Back to the task at hand. You walk through the wizard, specify your new IP addresses for the server to use, click on the Commit button, and everything says that it completed successfully. Great! Except the phone rings. Nobody can connect from outside. You check out the server and everything is green checks, it's happy. Everything is well as far as you can tell from the server. However, if you go to an external computer and try to telnet daserver.contoso.com 443 (which should be listening on the IP-HTTPS listener), you get a timeout. You head onto the DirectAccess server itself, and the same command results in a connection! So the
server is indeed listening, but the packets are not flowing from outside to inside. But they were just a minute ago. What gives?
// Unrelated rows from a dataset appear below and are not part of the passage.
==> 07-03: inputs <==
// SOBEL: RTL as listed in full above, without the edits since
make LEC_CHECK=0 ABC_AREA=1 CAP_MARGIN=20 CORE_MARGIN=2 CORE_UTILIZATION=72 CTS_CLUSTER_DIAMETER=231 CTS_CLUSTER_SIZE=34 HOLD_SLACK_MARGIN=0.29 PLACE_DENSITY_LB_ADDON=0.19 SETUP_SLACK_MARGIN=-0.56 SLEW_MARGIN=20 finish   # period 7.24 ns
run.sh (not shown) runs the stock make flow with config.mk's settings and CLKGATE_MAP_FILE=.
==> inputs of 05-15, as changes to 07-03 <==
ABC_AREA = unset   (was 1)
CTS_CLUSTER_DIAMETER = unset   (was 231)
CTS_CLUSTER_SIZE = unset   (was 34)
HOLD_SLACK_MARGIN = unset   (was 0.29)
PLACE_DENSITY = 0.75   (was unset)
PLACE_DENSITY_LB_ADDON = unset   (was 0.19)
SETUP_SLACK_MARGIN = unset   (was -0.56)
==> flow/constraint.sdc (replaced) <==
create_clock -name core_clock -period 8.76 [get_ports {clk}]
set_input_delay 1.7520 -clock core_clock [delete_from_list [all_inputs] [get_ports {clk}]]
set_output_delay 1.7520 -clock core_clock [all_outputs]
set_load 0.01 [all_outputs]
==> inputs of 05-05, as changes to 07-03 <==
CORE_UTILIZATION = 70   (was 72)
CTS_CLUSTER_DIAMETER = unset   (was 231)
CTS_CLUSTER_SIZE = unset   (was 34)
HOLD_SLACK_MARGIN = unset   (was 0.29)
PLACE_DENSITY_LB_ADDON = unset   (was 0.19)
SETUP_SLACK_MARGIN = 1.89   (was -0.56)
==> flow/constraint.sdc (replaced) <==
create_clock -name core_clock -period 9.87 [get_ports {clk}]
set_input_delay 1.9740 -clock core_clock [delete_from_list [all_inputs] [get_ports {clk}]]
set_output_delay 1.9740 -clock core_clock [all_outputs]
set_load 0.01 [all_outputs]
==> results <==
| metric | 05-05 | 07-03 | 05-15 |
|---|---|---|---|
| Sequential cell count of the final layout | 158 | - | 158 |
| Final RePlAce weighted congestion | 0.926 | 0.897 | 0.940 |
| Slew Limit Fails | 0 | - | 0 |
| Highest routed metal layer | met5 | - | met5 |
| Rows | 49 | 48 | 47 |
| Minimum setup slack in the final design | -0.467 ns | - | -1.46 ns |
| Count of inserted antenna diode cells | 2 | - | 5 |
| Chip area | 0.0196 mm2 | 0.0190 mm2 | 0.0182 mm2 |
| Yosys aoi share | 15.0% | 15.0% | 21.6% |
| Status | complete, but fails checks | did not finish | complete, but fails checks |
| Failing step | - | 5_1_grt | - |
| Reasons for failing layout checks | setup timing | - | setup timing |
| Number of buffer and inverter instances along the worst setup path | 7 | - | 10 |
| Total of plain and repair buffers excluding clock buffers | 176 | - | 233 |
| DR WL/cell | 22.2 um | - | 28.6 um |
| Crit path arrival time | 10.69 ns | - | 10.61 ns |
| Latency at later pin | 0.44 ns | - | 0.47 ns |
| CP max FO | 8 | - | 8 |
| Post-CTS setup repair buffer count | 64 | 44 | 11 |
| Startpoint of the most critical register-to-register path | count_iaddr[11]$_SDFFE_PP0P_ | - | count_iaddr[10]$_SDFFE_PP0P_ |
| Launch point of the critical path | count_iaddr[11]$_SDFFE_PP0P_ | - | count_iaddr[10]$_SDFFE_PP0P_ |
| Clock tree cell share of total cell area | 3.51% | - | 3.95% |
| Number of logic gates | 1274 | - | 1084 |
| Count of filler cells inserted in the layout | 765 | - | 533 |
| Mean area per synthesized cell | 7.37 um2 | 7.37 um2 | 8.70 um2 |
Setup of the baseline:
Design ifft_top, start of the top module:
module ifft_top 
     (
         input   wire           clk           ,                 
         input   wire           rst           ,                 
		 input   wire           ifft_enable   ,                 
		 input   wire  [15:0]   in_0_real     ,                 
         input   wire  [15:0]   in_1_real     ,                 
         input   wire  [15:0]   in_2_real     ,                 
         input   wire  [15:0]   in_3_real     ,                 
         input   wire  [15:0]   in_4_real     ,                 
         input   wire  [15:0]   in_5_real     ,                 
         input   wire  [15:0]   in_6_real     ,                 
         input   wire  [15:0]   in_7_real     ,                 
         input   wire  [15:0]   in_8_real     ,                 
         input   wire  [15:0]   in_9_real     ,                 
         input   wire  [15:0]   in_10_real    ,                 
         input   wire  [15:0]   in_11_real    ,                 
		 input   wire  [15:0]   in_0_imag     ,                 
         input   wire  [15:0]   in_1_imag     ,                 
         input   wire  [15:0]   in_2_imag     ,                 
         input   wire  [15:0]   in_3_imag     ,                 
         input   wire  [15:0]   in_4_imag     ,                 
         input   wire  [15:0]   in_5_imag     ,                 
         input   wire  [15:0]   in_6_imag     ,                 
         input   wire  [15:0]   in_7_imag     ,                 
         input   wire  [15:0]   in_8_imag     ,                 
         input   wire  [15:0]   in_9_imag     ,                 
         input   wire  [15:0]   in_10_imag    ,                 
         input   wire  [15:0]   in_11_imag    ,                 
		 output  wire  [15:0]   ifft_out_real ,                 
		 output  wire  [15:0]   ifft_out_imag ,                 
		 output  wire           finish                          
     );
Size: ~1200 flip-flops, ~420 I/O pins, roughly 0.081 mm² of cells after synthesis.
make LEC_CHECK=0 CAP_MARGIN=20 CELL_PAD_IN_SITES_GLOBAL_PLACEMENT=0 CORE_ASPECT_RATIO=1.12 CORE_MARGIN=2 CORE_UTILIZATION=71 CTS_CLUSTER_SIZE=65 GPL_ROUTABILITY_DRIVEN=1 GPL_TIMING_DRIVEN=1 MAX_ROUTING_LAYER=met4 MIN_ROUTING_LAYER=met1 PLACE_DENSITY_LB_ADDON=0.01 SETUP_SLACK_MARGIN=3.99 SLEW_MARGIN=15 TNS_END_PERCENT=40 finish   # period 13.7 ns
run.sh (not shown) runs the stock make flow with config.mk's settings and CLKGATE_MAP_FILE=.
The baseline reached the final stage; the timing, DRC and antenna checks on its layout passed.
==> inputs of 06-14 <==
Design fpu16_top, start of the top module:
module fpu16_top(
    input         aclk,
    input  [15:0] a,
    input  [15:0] b,
    input         a_valid,
    input         b_valid,
    output [15:0] add_result,
    output        add_valid,
    output [15:0] sub_result,
    output        sub_valid,
    output [15:0] mul_result,
    output        mul_valid,
    output [7:0]  cmp_result,
    output        cmp_valid
    );
clock: 7.04 ns
lec_check: 0
cap_margin: 20
core_margin: 2
core_utilization: 72
cts_cluster_size: 41
place_density: 0.64
setup_slack_margin: -0.48
slew_margin: 20
run.sh (not shown) runs the stock make flow with config.mk's settings and CLKGATE_MAP_FILE=.
==> 10-24: changes against 06-14 <==
==> flow/config.mk (replaced) <==
export PLATFORM = sky130hd
export DESIGN_NAME = fpu16_top
export DESIGN_NICKNAME = fpu16_top
export VERILOG_FILES = /design/flow/design.v
export SDC_FILE = /design/flow/constraint.sdc
export NUM_CORES = 4
export LEC_CHECK = 0
export ABC_AREA = 1
export CAP_MARGIN = 20
export CORE_MARGIN = 2
export CORE_UTILIZATION = 71
export CTS_CLUSTER_DIAMETER = 211
export MAX_ROUTING_LAYER = met4
export SLEW_MARGIN = 20
==> flow/constraint.sdc (replaced) <==
create_clock -name core_clock -period 7.11 [get_ports {aclk}]
set_input_delay 1.4220 -clock core_clock [delete_from_list [all_inputs] [get_ports {aclk}]]
set_output_delay 1.4220 -clock core_clock [all_outputs]
set_load 0.01 [all_outputs]
==> 01-08: changes against 06-14 <==
--- a/flow/config.mk
+++ b/flow/config.mk
@@ -7,8 +7,7 @@
 export LEC_CHECK = 0
 export CAP_MARGIN = 20
 export CORE_MARGIN = 2
-export CORE_UTILIZATION = 72
-export CTS_CLUSTER_SIZE = 41
-export PLACE_DENSITY = 0.64
-export SETUP_SLACK_MARGIN = -0.48
+export CORE_UTILIZATION = 66
+export MAX_ROUTING_LAYER = met4
+export SETUP_SLACK_MARGIN = 1.17
 export SLEW_MARGIN = 20
==> flow/constraint.sdc (replaced) <==
create_clock -name core_clock -period 4.42 [get_ports {aclk}]
set_input_delay 0.8840 -clock core_clock [delete_from_list [all_inputs] [get_ports {aclk}]]
set_output_delay 0.8840 -clock core_clock [all_outputs]
set_load 0.01 [all_outputs]
==> comparison <==
Between 10-24 and 01-08, the lower hold slack is in 01-08 (gap 0.0051 ns).
Against 01-08, the synthesized area of 10-24 is smaller by 1.4%.
Between 06-14 and 01-08, the lower die size is in 06-14 (gap 8.2%, measured against 01-08).
Of 01-08 and 10-24, 01-08 has the higher routed wire length (gap about 14%, measured against 10-24).
Sequential power: 01-08 is higher than 10-24 (68%).
Between 01-08 and 10-24, the lower combinational power is in 10-24 (gap about 80%, measured against 10-24).
01-08 finished with setup timing left. 10-24 completed and failed the layout checks on setup timing. 06-14 never finished: it broke off in global routing (5_1_grt) on GRT-0232.
Of 01-08 and 10-24, 01-08 has the higher utilization (gap 0.35 points).
== JK ==
Design ALU_16_bit, start of the top module:
module ALU_16_bit(
input wire [15:0] A,
input wire [15:0] B,
input wire [3:0] ALU_FUN,
input wire clk,
output reg [15:0] ALU_OUT,
output reg Carry_Flag,
output reg Arith_Flag,
output reg Logic_Flag,
output reg CMP_Flag,
output reg Shift_Flag
);
For scale: ~16 flip-flops.
Settings: LEC_CHECK=0, CAP_MARGIN=20, CORE_MARGIN=2, CORE_UTILIZATION=57, SETUP_SLACK_MARGIN=5.0, SLEW_MARGIN=20; clock period 28.4 ns.
run.sh (not shown) runs the stock make flow with config.mk's settings and CLKGATE_MAP_FILE=.
What ended JK was a tool error in 5_1_grt; the run never finished.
This issue, believe it or not, is most likely being caused by your switches. It could
also be a firewall or router or even your datacenter's ISP equipment that sits
between your external clients and the external NIC of the DirectAccess server, but whichever device in-line is at fault, something in that stream of devices is not allowing the packets to pass. The reason is ARP cache. Many network devices are "smart" enough (when you are in this situation you aren't going to think of them as very smart though) to remember the MAC address of the NIC which has been accepting these packets from the external IP address. The switch does this to speed up communications. If it can remember where packets coming in from a particular IP address have to go, it can send them straight there instead of polling the network
for the right destination. When you configure NLB on a DirectAccess server, the
MAC address changes. Now that there are virtual IP addresses involved which are going to be shared by two or more physical hosts, the wizards swap out the physical MAC address that has been used up until this point with a virtual MAC address. When this happens, your switch or other networking equipment may continue to send packets at the old physical MAC address, and those packets will not be received
by the new configuration. So the server thinks it's listening, but the equipment in
The resolution
Clear the ARP cache. You may have to dig through some documentation or reach
out to your network guy to make this happen, but as soon as you flush the ARP
cache on those switches or devices, they will suddenly cache the new MAC address,
and packets will start flowing again. This issue is actually quite common, because
most shops that are big enough to have more than one DirectAccess server are also big enough to have "smart" networking equipment. If you don't have any smart networking equipment but the symptoms line up, contact your ISP. And don't let
them discount your theory! I have had to fight with ISPs more than once that this
was their problem, and that simply resetting the ARP cache in their router would resolve the issue. On one case, I am certain they cleared the cache just to get rid of me because I was being so utterly persistent, and then all I could hear were crickets on
their end of the line, because the traffic had magically started flowing as soon as they
cleared it. It's actually quite surprising the number of networking personnel who have no idea that this cache exists.